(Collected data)

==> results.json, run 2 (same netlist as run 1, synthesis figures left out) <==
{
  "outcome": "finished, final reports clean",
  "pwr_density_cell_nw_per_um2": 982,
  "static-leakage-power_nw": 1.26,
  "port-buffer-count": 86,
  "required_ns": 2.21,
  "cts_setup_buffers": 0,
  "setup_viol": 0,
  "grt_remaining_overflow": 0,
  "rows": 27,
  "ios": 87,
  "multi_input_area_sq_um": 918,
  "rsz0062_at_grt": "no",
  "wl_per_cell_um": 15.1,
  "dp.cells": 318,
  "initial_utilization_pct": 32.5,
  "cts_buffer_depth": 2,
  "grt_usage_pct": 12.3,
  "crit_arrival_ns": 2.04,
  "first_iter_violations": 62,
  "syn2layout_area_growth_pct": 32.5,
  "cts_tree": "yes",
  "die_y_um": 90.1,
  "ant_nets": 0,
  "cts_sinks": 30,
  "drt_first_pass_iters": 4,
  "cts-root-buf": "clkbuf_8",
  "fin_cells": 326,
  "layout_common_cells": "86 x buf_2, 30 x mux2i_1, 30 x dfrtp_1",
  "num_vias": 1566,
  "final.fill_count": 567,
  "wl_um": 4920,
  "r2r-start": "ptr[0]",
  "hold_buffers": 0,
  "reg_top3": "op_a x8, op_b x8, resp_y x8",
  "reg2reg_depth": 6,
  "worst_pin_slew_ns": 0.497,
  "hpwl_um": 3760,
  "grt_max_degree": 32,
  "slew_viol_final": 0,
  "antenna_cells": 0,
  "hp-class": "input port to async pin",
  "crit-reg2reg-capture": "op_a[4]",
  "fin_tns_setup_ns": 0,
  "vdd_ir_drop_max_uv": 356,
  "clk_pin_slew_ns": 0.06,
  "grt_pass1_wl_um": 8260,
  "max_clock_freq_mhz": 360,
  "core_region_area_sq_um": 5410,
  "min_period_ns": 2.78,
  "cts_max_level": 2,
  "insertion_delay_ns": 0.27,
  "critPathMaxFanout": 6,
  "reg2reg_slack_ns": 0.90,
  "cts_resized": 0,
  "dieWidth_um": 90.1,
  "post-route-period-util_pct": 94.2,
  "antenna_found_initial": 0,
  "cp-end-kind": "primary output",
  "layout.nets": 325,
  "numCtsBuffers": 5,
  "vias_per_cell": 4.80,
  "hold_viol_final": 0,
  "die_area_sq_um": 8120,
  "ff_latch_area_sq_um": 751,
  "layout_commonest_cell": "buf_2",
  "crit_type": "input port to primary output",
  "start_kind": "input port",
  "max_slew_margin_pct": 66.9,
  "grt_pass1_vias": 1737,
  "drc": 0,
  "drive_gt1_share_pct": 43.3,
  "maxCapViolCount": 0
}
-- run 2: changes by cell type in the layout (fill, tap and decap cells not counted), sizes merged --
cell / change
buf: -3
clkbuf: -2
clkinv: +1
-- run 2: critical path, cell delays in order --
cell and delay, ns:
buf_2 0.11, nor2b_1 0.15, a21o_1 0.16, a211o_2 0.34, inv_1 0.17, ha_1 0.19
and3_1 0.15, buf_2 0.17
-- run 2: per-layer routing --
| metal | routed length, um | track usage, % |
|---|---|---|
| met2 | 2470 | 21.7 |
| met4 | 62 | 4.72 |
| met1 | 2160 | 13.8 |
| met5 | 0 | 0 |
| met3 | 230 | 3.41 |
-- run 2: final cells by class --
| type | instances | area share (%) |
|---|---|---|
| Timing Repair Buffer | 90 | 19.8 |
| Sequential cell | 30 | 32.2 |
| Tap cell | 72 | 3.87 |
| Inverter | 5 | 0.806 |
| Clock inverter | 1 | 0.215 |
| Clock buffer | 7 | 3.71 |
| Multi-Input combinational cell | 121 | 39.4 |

Try it:
Print the entries above exactly as they were written, down to the last line.

Solution for this task:
==> results.json, run 2 (same netlist as run 1, synthesis figures left out) <==
{
  "outcome": "finished, final reports clean",
  "pwr_density_cell_nw_per_um2": 982,
  "static-leakage-power_nw": 1.26,
  "port-buffer-count": 86,
  "required_ns": 2.21,
  "cts_setup_buffers": 0,
  "setup_viol": 0,
  "grt_remaining_overflow": 0,
  "rows": 27,
  "ios": 87,
  "multi_input_area_sq_um": 918,
  "rsz0062_at_grt": "no",
  "wl_per_cell_um": 15.1,
  "dp.cells": 318,
  "initial_utilization_pct": 32.5,
  "cts_buffer_depth": 2,
  "grt_usage_pct": 12.3,
  "crit_arrival_ns": 2.04,
  "first_iter_violations": 62,
  "syn2layout_area_growth_pct": 32.5,
  "cts_tree": "yes",
  "die_y_um": 90.1,
  "ant_nets": 0,
  "cts_sinks": 30,
  "drt_first_pass_iters": 4,
  "cts-root-buf": "clkbuf_8",
  "fin_cells": 326,
  "layout_common_cells": "86 x buf_2, 30 x mux2i_1, 30 x dfrtp_1",
  "num_vias": 1566,
  "final.fill_count": 567,
  "wl_um": 4920,
  "r2r-start": "ptr[0]",
  "hold_buffers": 0,
  "reg_top3": "op_a x8, op_b x8, resp_y x8",
  "reg2reg_depth": 6,
  "worst_pin_slew_ns": 0.497,
  "hpwl_um": 3760,
  "grt_max_degree": 32,
  "slew_viol_final": 0,
  "antenna_cells": 0,
  "hp-class": "input port to async pin",
  "crit-reg2reg-capture": "op_a[4]",
  "fin_tns_setup_ns": 0,
  "vdd_ir_drop_max_uv": 356,
  "clk_pin_slew_ns": 0.06,
  "grt_pass1_wl_um": 8260,
  "max_clock_freq_mhz": 360,
  "core_region_area_sq_um": 5410,
  "min_period_ns": 2.78,
  "cts_max_level": 2,
  "insertion_delay_ns": 0.27,
  "critPathMaxFanout": 6,
  "reg2reg_slack_ns": 0.90,
  "cts_resized": 0,
  "dieWidth_um": 90.1,
  "post-route-period-util_pct": 94.2,
  "antenna_found_initial": 0,
  "cp-end-kind": "primary output",
  "layout.nets": 325,
  "numCtsBuffers": 5,
  "vias_per_cell": 4.80,
  "hold_viol_final": 0,
  "die_area_sq_um": 8120,
  "ff_latch_area_sq_um": 751,
  "layout_commonest_cell": "buf_2",
  "crit_type": "input port to primary output",
  "start_kind": "input port",
  "max_slew_margin_pct": 66.9,
  "grt_pass1_vias": 1737,
  "drc": 0,
  "drive_gt1_share_pct": 43.3,
  "maxCapViolCount": 0
}
-- run 2: changes by cell type in the layout (fill, tap and decap cells not counted), sizes merged --
cell / change
buf: -3
clkbuf: -2
clkinv: +1
-- run 2: critical path, cell delays in order --
cell and delay, ns:
buf_2 0.11, nor2b_1 0.15, a21o_1 0.16, a211o_2 0.34, inv_1 0.17, ha_1 0.19
and3_1 0.15, buf_2 0.17
-- run 2: per-layer routing --
| metal | routed length, um | track usage, % |
|---|---|---|
| met2 | 2470 | 21.7 |
| met4 | 62 | 4.72 |
| met1 | 2160 | 13.8 |
| met5 | 0 | 0 |
| met3 | 230 | 3.41 |
-- run 2: final cells by class --
| type | instances | area share (%) |
|---|---|---|
| Timing Repair Buffer | 90 | 19.8 |
| Sequential cell | 30 | 32.2 |
| Tap cell | 72 | 3.87 |
| Inverter | 5 | 0.806 |
| Clock inverter | 1 | 0.215 |
| Clock buffer | 7 | 3.71 |
| Multi-Input combinational cell | 121 | 39.4 |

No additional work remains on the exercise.